What follows belongs to an exercise in optimizing a design on an open flow for small area, a short achievable clock period and few clock cycles per item; a production flow would make more cautious choices.
Where RTL was checked, it was by simulation tests only, not by an equivalence proof against the original.
Power figures rest on the tool's default switching activity, not on a simulated workload.

== P ==
==> flow/design.v (excerpt) <==
module brimet_divsqrt (
    input  wire        clk,
    input  wire        rst,
    input  wire        in_valid,
    output wire        in_ready,
    input  wire [7:0]  in_op,
    input  wire [31:0] in_a,
    input  wire [7:0]  in_aq,
    input  wire [31:0] in_b,
    input  wire [7:0]  in_bq,
    output reg         out_valid,
    output wire [31:0] out_val,
    output wire [7:0]  out_q
);
For scale: about 100 flip-flops, ~130 I/O pins, ~8400 µm² of cells after synthesis.
export LEC_CHECK = 0
export CAP_MARGIN = 20
export CORE_MARGIN = 2
export CORE_UTILIZATION = 40
export SLEW_MARGIN = 20
create_clock -name core_clock -period 15.0 [get_ports {clk}]
standard.sh (not shown) runs the stock make flow with config.mk's settings and CLKGATE_MAP_FILE= SYNTH_SCRIPT=/design/flow/synth_recipe.tcl, a recipe that flattens the netlist after the stock synthesis.
==> flow/flow/run.sh <==
#!/bin/bash
# Standard layout, with every port buffered by a plain buf_2 instead of the
# default pick.  Output of the run goes to flow_run.log.
set -euo pipefail
export BUFFER_PORTS_ARGS="-buffer_cell sky130_fd_sc_hd__buf_2"
bash standard.sh > flow_run.log 2>&1
diff inputs: P => Q
==> flow/run.sh (new file) <==
#!/bin/bash
# synth_recipe.tcl (not shown) runs the flow's synth.tcl, then flattens the netlist and writes it again
# the make line also repeats each setting of config.mk as NAME=value (left out here)
make -C /OpenROAD-flow-scripts/flow DESIGN_CONFIG=/design/flow/config.mk WORK_HOME=/design/flow/orfs CLKGATE_MAP_FILE= SYNTH_SCRIPT=/design/flow/synth_recipe.tcl finish
removed: flow/flow/run.sh
removed: flow/standard.sh
Results
Looking at Q and P, the quantity of gates resized following cts is a wash. Taking P as the reference, in Q global-route usage went up 0.76 points, slack of the critical path went down 390 ps, synthesized-area fraction occupied by ao, oa, aoi and oai cells held. [compare] base=P new=Q: fraction of met1 tracks used by global routing rose 2.2 points; met3 demand-to-capacity share in global routing about even; worst path arrival time rose 390 ps. Delta(met1 wire length, Q - P) > 0.
Function was not checked in any run of this note: the RTL went through the layout flow alone.

Another version of the RTL of brimet_divsqrt (not shown whole).
Size: about 100 flip-flops, ~130 I/O pins.
==> flow/config.mk <==
export PLATFORM = sky130hd
export DESIGN_NAME = brimet_divsqrt
export DESIGN_NICKNAME = brimet_divsqrt
export VERILOG_FILES = /design/flow/design.v
export SDC_FILE = /design/flow/constraint.sdc
export NUM_CORES = 4
export LEC_CHECK = 0
export CAP_MARGIN = 20
export CORE_MARGIN = 2
export CORE_UTILIZATION = 40
export CTS_BUF_LIST = sky130_fd_sc_hd__clkbuf_8
export SLEW_MARGIN = 20
==> flow/constraint.sdc <==
create_clock -name core_clock -period 15.0 [get_ports {clk}]
set_input_delay 3.0000 -clock core_clock [delete_from_list [all_inputs] [get_ports {clk}]]
set_output_delay 3.0000 -clock core_clock [all_outputs]
set_load 0.01 [all_outputs]
==> flow/flow/run.sh <==
#!/bin/bash
# Standard layout, with every port buffered by a plain buf_2 instead of the
# default pick.  Output of the run goes to flow_run.log.
set -euo pipefail
export BUFFER_PORTS_ARGS="-buffer_cell sky130_fd_sc_hd__buf_2"
bash standard.sh > flow_run.log 2>&1
Change:
--- a/flow/flow/run.sh
+++ b/flow/flow/run.sh
@@ -5 +5 @@
-export BUFFER_PORTS_ARGS="-buffer_cell sky130_fd_sc_hd__buf_2"
+export BUFFER_PORTS_ARGS="-buffer_cell sky130_fd_sc_hd__buf_1"
Outcome: The new run passed the timing, design-rule and antenna checks; global-route usage grows by 0.30 points; sequential power hardly moves; first-iteration DRC count grows by 11%; worst hold slack improves by 0.011 ns; via count shrinks by 1.2%; clock-buffer cell count grows by 1; power shrinks by 0.66%; cell area shrinks by 1.8%; routed wire length grows by 0.56%; clock power shrinks by about 2%.
Change:
--- a/flow/flow/run.sh
+++ b/flow/flow/run.sh
@@ -5 +5 @@
-export BUFFER_PORTS_ARGS="-buffer_cell sky130_fd_sc_hd__buf_1"
+export BUFFER_PORTS_ARGS="-buffer_cell sky130_fd_sc_hd__buf_2"
Settings changed: CTS_BUF_LIST sky130_fd_sc_hd__clkbuf_8 to unset.
Result:
- cell area goes up by 3.0%
- synthesized area stays the same
- sequential share of layout area goes down by 0.76 points
- total power goes up by 5.8%
- routed wire length decreases by 0.66%
- clock skew is lower by 0.0031 ns
- first-iteration DRC count climbs by 3.4%
- via count climbs by 0.33%
Function was not checked in any run of this note: the RTL went through the layout flow alone.

## old
The RTL this note starts from:
==> flow/design.v <==
module brimet_divsqrt (
    input  wire        clk,
    input  wire        rst,
    input  wire        in_valid,
    output wire        in_ready,
    input  wire [7:0]  in_op,
    input  wire [31:0] in_a,
    input  wire [7:0]  in_aq,
    input  wire [31:0] in_b,
    input  wire [7:0]  in_bq,
    output reg         out_valid,
    output wire [31:0] out_val,
    output wire [7:0]  out_q
);
    reg         run;     
    reg         fin;     
    reg         rdy;     
    reg  [4:0]  pos;     
    reg  [25:0] W;       
    reg  [25:0] X;       
    reg  [25:0] Q;       
    reg  [8:0]  E;       
    reg         sq;      
    reg         ev;      
    reg         f_sign, f_selb;
    wire load  = ~run & ~fin;
    wire first = (pos == {4'b1100, ev});
    wire last  = (pos == 5'd0 && (Q[23] || ev)) || (pos == 5'd31);
    assign in_ready = rdy;
    assign out_val  = {X[16:8], Q[22:0]};
    assign out_q    = X[7:0];
    reg  [25:0] H;
    integer hk;
    always @* begin
        for (hk = 0; hk < 26; hk = hk + 1)
            H[hk] = sq && (pos == hk);
    end
    wire [26:0] A  = {W, 1'b0};
    wire [27:0] D  = {1'b0, A} - {2'b00, X};
    wire        qb = ~D[27];
    wire [25:0] Wn = qb ? D[25:0] : A[25:0];
    wire [25:0] Xn = (X & ~H) | ({H[24:0], 1'b0} & {26{qb}}) | {1'b0, H[25:1]};
    wire [7:0] eg = E[7:0] & ~Q[25:18];
    wire [7:0] ep = E[7:0] ^ ~Q[25:18];
    reg  [7:0] cg, cp;                   
    integer ei, el;
    always @* begin
        cg = eg;
        cp = ep;
        for (el = 1; el < 8; el = el * 2)
            for (ei = 0; ei < 8; ei = ei + 1)
                if ((ei / el) % 2 == 1) begin
                    cg[ei] = cg[ei] | (cp[ei] & cg[(ei / el) * el - 1]);
                    cp[ei] = cp[ei] & cp[(ei / el) * el - 1];
                end
    end
    wire [8:0] e_div = {cg[7], ep ^ {cg[6:0], 1'b0}};
    wire [8:0] e_sq  = {E[7], ~E[7], ~E[7], E[6:1]};                  
    wire a_ez = (E[7:0] == 8'h00), a_eo = (E[7:0] == 8'hFF);
    wire b_ez = (Q[25:18] == 8'h00), b_eo = (Q[25:18] == 8'hFF);
    wire b_mnz = (X[23:1] != 23'd0);
    wire sp_bad  = sq ? (~a_ez & (a_eo | f_sign)) : (a_eo | b_ez | (b_eo & b_mnz));
    wire sp_zero = sq ? a_ez : (a_ez | (b_eo & ~b_mnz));
    wire [8:0] e_new = sp_bad ? 9'h1FF : sp_zero ? 9'h000 : sq ? e_sq : e_div;
    wire        late = ~Q[25];
    wire        st  = (W != 26'd0);
    wire        inc = Q[0] & (st | Q[1]);
    reg  [22:0] rf;
    reg  [7:0]  rx;
    reg         rc, gc, dn;
    integer ri;
    always @* begin
        rc = inc;
        gc = inc;
        for (ri = 0; ri < 23; ri = ri + 1) begin
            if (ri % 4 == 0) begin
                gc = rc;                                
                rc = rc & (&Q[1+ri +: 4]);              
            end
            rf[ri] = Q[1+ri] ^ gc;
            gc = gc & Q[1+ri];
        end
        dn = late;
        for (ri = 0; ri < 8; ri = ri + 1) begin
            rx[ri] = (ri == 7 ? ~E[7] : E[ri]) ^ dn;
            if (ri < 7)
                dn = dn & ~E[ri];
        end
    end
    wire [30:0] rs  = {rx, rf};
    wire        t_norm = late ? (E >= 9'd130) : (E >= 9'd129);
    wire        t_up   = (late ? (E == 9'd129) : (E == 9'd128)) && (&Q[24:1]);
    wire        r_bad  = t_norm && (late ? (E >= 9'd384) : (E >= 9'd383));
    wire bad     = r_bad;
    reg  [31:0] res;
    always @* begin
        if (bad)
            res = 32'h7FC0_0000;
        else if (!(t_norm || t_up))
            res = {f_sign, 31'd0};
        else if (t_norm)
            res = {f_sign, rs};
        else
            res = {f_sign, 8'd1, 23'd0};
    end
    wire [1:0] ca = {in_aq[7] & in_aq[6], in_aq[6]};
    wire [1:0] cb = {in_bq[7] & in_bq[6], in_bq[6]};
    always @(posedge clk) begin
        f_sign <= in_a[31] ^ (in_b[31] & ~in_op[0]);
        f_selb <= ~in_op[0] & (cb < ca);
    end
    always @(posedge clk) begin
        if (rst) begin
            run       <= 1'b0;
            fin       <= 1'b0;
            rdy       <= 1'b0;
            out_valid <= 1'b0;
        end else begin
            out_valid <= fin & in_valid;
            fin       <= run & last;
            rdy       <= run & last & in_valid;
            run       <= run ? ~last : (load & in_valid);
        end
    end
    always @(posedge clk) begin
        pos <= load ? {4'b1100, in_op[0] & ~in_a[23]} : pos - 5'd1;
        W   <= load ? {2'b00, 1'b1, in_a[22:0]} : Wn;
        if (load)
            X <= {in_op[0] & ~in_a[23], ~(in_op[0] & ~in_a[23]),
                  in_b[22:0] & {23{~in_op[0]}}, 1'b0};
        else if (fin)
            X <= {Xn[25:17], res[31:23], bad ? 8'h03 : (f_selb ? in_bq : in_aq)};
        else
            X <= Xn;
        if (load) begin
            sq <= in_op[0];
            ev <= in_op[0] & ~in_a[23];
            Q  <= {in_b[30:23], 17'd0, 1'b1};
            E  <= {1'b0, in_a[30:23]};
        end else if (fin) begin
            Q <= {Q[24:22], res[22:0]};
        end else begin
            Q <= {Q[24:0], qb};
            if (first)
                E <= e_new;
        end
    end
endmodule
Settings: LEC_CHECK=0, CAP_MARGIN=20, CORE_MARGIN=2, CORE_UTILIZATION=65, CTS_BUF_LIST=sky130_fd_sc_hd__clkbuf_8, PLACE_DENSITY=0.75, SLEW_MARGIN=20; clock period 15.0 ns.
==> flow/flow/run.sh <==
#!/bin/bash
# Standard layout, with every port buffered by a plain buf_2 instead of the
# default pick.  Output of the run goes to flow_run.log.
set -euo pipefail
export BUFFER_PORTS_ARGS="-buffer_cell sky130_fd_sc_hd__buf_2"
bash standard.sh > flow_run.log 2>&1
Every stage of the flow completed for old, and the final layout passed the timing, design-rule and antenna checks.
Testbench counts of old, summed over its fixed seeds: cycles 219,945, ops 8,000.
diff inputs: old => new
# old
export LEC_CHECK = 0
export CAP_MARGIN = 20
export CORE_MARGIN = 2
export CORE_UTILIZATION = 65
export CTS_BUF_LIST = sky130_fd_sc_hd__clkbuf_8
export PLACE_DENSITY = 0.75
export SLEW_MARGIN = 20
create_clock -name core_clock -period 15.0 [get_ports {clk}]
# new
export LEC_CHECK = 0
export CAP_MARGIN = 20
export CORE_MARGIN = 2
export CORE_UTILIZATION = 40
export CTS_BUF_LIST = sky130_fd_sc_hd__clkbuf_8
export SLEW_MARGIN = 20
create_clock -name core_clock -period 15.0 [get_ports {clk}]
### Flow results
As of new, via count had fallen by a few percent compared to old.
new: initial core utilization is 26 points lower than what old reported.
Compared with old, new shows a higher worst relative slew slack.
new: achievable clock frequency 1.6 MHz below old
[compare] base=old new=new: time the worst path needs with I/O delays and setup now larger, instance count on the critical path was more or less identical.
☆ ☆ ☆
• _Your task_:
Should a line in the material contain "down", copy it.

• _Response_:
Looking at Q and P, the quantity of gates resized following cts is a wash. Taking P as the reference, in Q global-route usage went up 0.76 points, slack of the critical path went down 390 ps, synthesized-area fraction occupied by ao, oa, aoi and oai cells held. [compare] base=P new=Q: fraction of met1 tracks used by global routing rose 2.2 points; met3 demand-to-capacity share in global routing about even; worst path arrival time rose 390 ps. Delta(met1 wire length, Q - P) > 0.
- sequential share of layout area goes down by 0.76 points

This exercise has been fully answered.